Inutile de le cacher : nous ne sommes plus dans la « colère sociale » classique. Nous sommes dans le divertissement destructeur, la « rave du chaos », la violence comme divertissement et performance sociale. La Haine ne décrit plus une haine politisée ; aujourd’hui la scène est plus dégradée et plus dangereuse, car la dévastation a aussi perdu l’alibi du désespoir et est devenue posture, jeu, rite.

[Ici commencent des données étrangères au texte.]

## src/rtl/fetch_ctrl_if.sv

```systemverilog
// rtl/fetch_ctrl_if.sv - redirect, icache and decode signals of the fetch stage
interface fetch_ctrl_if;
  logic         redirect_valid;
  logic [31:0]  redirect_pc;
  logic         icache_req;
  logic [31:0]  icache_addr;
  logic         icache_ready;
  logic         icache_rvalid;
  logic [127:0] icache_rdata;
  logic         fetch_valid;
  logic [31:0]  fetch_pc;
  logic [127:0] fetch_inst;
  logic [3:0]   fetch_mask;
  logic         decode_ready;

  modport master (
    input  redirect_valid, redirect_pc, icache_ready, icache_rvalid, icache_rdata, decode_ready,
    output icache_req, icache_addr, fetch_valid, fetch_pc, fetch_inst, fetch_mask
  );

  modport slave (
    output redirect_valid, redirect_pc, icache_ready, icache_rvalid, icache_rdata, decode_ready,
    input  icache_req, icache_addr, fetch_valid, fetch_pc, fetch_inst, fetch_mask
  );
endinterface

```

## src/rtl/fetch_ctrl.sv

```systemverilog
// rtl/fetch_ctrl.sv - 4-wide fetch sequencer: one outstanding icache line request,
// registered group to decode, back-pressure and redirect handling
module fetch_ctrl #(
  parameter logic [31:0] RESET_PC    = 32'hBFC0_0000,
  parameter int          FETCH_WIDTH = 4
) (
  input  logic         clk,
  input  logic         rst,
  fetch_ctrl_if.master bus
);
  localparam logic [31:0] LINE_BYTES = 32'(FETCH_WIDTH * 4);
  localparam logic [31:0] LINE_MASK  = ~(LINE_BYTES - 32'd1);

  typedef enum logic [1:0] {S_REQ, S_WAIT, S_HOLD, S_DROP} state_t;

  state_t       state, state_next;
  logic [31:0]  pc, pc_next;
  logic [31:0]  pc_line;
  logic         valid_q, valid_next;
  logic         load_group;
  logic         accepted;
  logic [31:0]  grp_pc;
  logic [127:0] grp_inst;
  logic [3:0]   grp_mask;

  assign pc_line         = pc & LINE_MASK;
  assign bus.icache_req  = (state == S_REQ) && !rst;
  assign bus.icache_addr = pc_line;
  assign accepted        = bus.icache_req && bus.icache_ready;

  assign bus.fetch_valid = valid_q;
  assign bus.fetch_pc    = grp_pc;
  assign bus.fetch_inst  = grp_inst;
  assign bus.fetch_mask  = grp_mask;

  always_comb begin
    state_next = state;
    pc_next    = pc;
    valid_next = valid_q;
    load_group = 1'b0;
    case (state)
      S_REQ: begin
        // A request accepted in the redirect cycle still owes a response that must be eaten.
        if (accepted) state_next = bus.redirect_valid ? S_DROP : S_WAIT;
      end
      S_WAIT: begin
        if (bus.icache_rvalid) begin
          if (bus.redirect_valid) begin
            state_next = S_REQ;
          end else begin
            load_group = 1'b1;
            valid_next = 1'b1;
            pc_next    = pc_line + LINE_BYTES;
            state_next = S_HOLD;
          end
        end else if (bus.redirect_valid) begin
          state_next = S_DROP;
        end
      end
      S_HOLD: begin
        if (bus.redirect_valid || bus.decode_ready) begin
          valid_next = 1'b0;
          state_next = S_REQ;
        end
      end
      S_DROP: begin
        if (bus.icache_rvalid) state_next = S_REQ;
      end
      default: state_next = S_REQ;
    endcase
    if (bus.redirect_valid) pc_next = bus.redirect_pc & 32'hFFFF_FFFC;
  end

  always_ff @(posedge clk) begin
    if (rst) begin
      state    <= S_REQ;
      pc       <= RESET_PC;
      valid_q  <= 1'b0;
      grp_pc   <= 32'd0;
      grp_inst <= 128'd0;
      grp_mask <= 4'd0;
    end else begin
      state   <= state_next;
      pc      <= pc_next;
      valid_q <= valid_next;
      if (load_group) begin
        grp_pc   <= pc_line;
        grp_inst <= bus.icache_rdata;
        grp_mask <= 4'b1111 << pc[3:2];
      end
    end
  end
endmodule

```

## src/flat_wrapper.sv

```systemverilog
// flat-port wrapper written by rule: the top's interface ports become plain ports
module fetch_ctrl_flat 
#(
  parameter logic [31:0] RESET_PC    = 32'hBFC0_0000,
  parameter int          FETCH_WIDTH = 4
)
  (clk, rst, bus_redirect_valid, bus_redirect_pc, bus_icache_ready, bus_icache_rvalid, bus_icache_rdata, bus_decode_ready, bus_icache_req, bus_icache_addr, bus_fetch_valid, bus_fetch_pc, bus_fetch_inst, bus_fetch_mask);
  fetch_ctrl_if bus_i ();
  input  logic clk;
  input  logic rst;
  input wire logic [$bits(bus_i.redirect_valid)-1:0] bus_redirect_valid;
  input wire logic [$bits(bus_i.redirect_pc)-1:0] bus_redirect_pc;
  input wire logic [$bits(bus_i.icache_ready)-1:0] bus_icache_ready;
  input wire logic [$bits(bus_i.icache_rvalid)-1:0] bus_icache_rvalid;
  input wire logic [$bits(bus_i.icache_rdata)-1:0] bus_icache_rdata;
  input wire logic [$bits(bus_i.decode_ready)-1:0] bus_decode_ready;
  output wire logic [$bits(bus_i.icache_req)-1:0] bus_icache_req;
  output wire logic [$bits(bus_i.icache_addr)-1:0] bus_icache_addr;
  output wire logic [$bits(bus_i.fetch_valid)-1:0] bus_fetch_valid;
  output wire logic [$bits(bus_i.fetch_pc)-1:0] bus_fetch_pc;
  output wire logic [$bits(bus_i.fetch_inst)-1:0] bus_fetch_inst;
  output wire logic [$bits(bus_i.fetch_mask)-1:0] bus_fetch_mask;
  assign bus_i.redirect_valid = bus_redirect_valid;
  assign bus_i.redirect_pc = bus_redirect_pc;
  assign bus_i.icache_ready = bus_icache_ready;
  assign bus_i.icache_rvalid = bus_icache_rvalid;
  assign bus_i.icache_rdata = bus_icache_rdata;
  assign bus_i.decode_ready = bus_decode_ready;
  assign bus_icache_req = bus_i.icache_req;
  assign bus_icache_addr = bus_i.icache_addr;
  assign bus_fetch_valid = bus_i.fetch_valid;
  assign bus_fetch_pc = bus_i.fetch_pc;
  assign bus_fetch_inst = bus_i.fetch_inst;
  assign bus_fetch_mask = bus_i.fetch_mask;
  fetch_ctrl #(.RESET_PC(RESET_PC), .FETCH_WIDTH(FETCH_WIDTH)) u_core (.clk(clk), .rst(rst), .bus(bus_i));
endmodule
```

En ce sens le nœud de la deuxième génération n’est pas seulement quantitatif, il est qualitatif : une partie se développe dans des quartiers où l’Etat est vu comme distributeur et non comme autorité, où la figure paternelle et l’éducation sont évaporées, où la loi entre tard et mal, et où le langage de la force reste culturellement légitime, tandis que les institutions occidentales s’auto-castrent entre le sentiment de culpabilité et la peur du conflit.
Dire cela, ce n’est pas inventer une guerre raciale, c’est arrêter de mentir. Le système libéral a vendu l’idée que la citoyenneté administrative est suffisante pour produire l’appartenance ; il a échangé l’intégration avec l’adaptation unilatérale de l’hôte ; il a transformé les villes en non-lieux, les banlieues en casseroles à pression et les centres historiques en fêtes touristiques ; a remplacé l’autorité par le discours moral et ensuite s’étonne si la seule « autorité » qui reste à beaucoup de jeunes est celle du troupeau. A l’intérieur de ce cadre, la gauche continue à osciller entre justification et idéalisation, parce qu’elle a besoin d’un récit : soit elles sont « victimes du malaise », soit elles sont « rebelles au système ». Dans les deux cas, le résultat est la même impunité culturelle qui prépare l’impunité matérielle.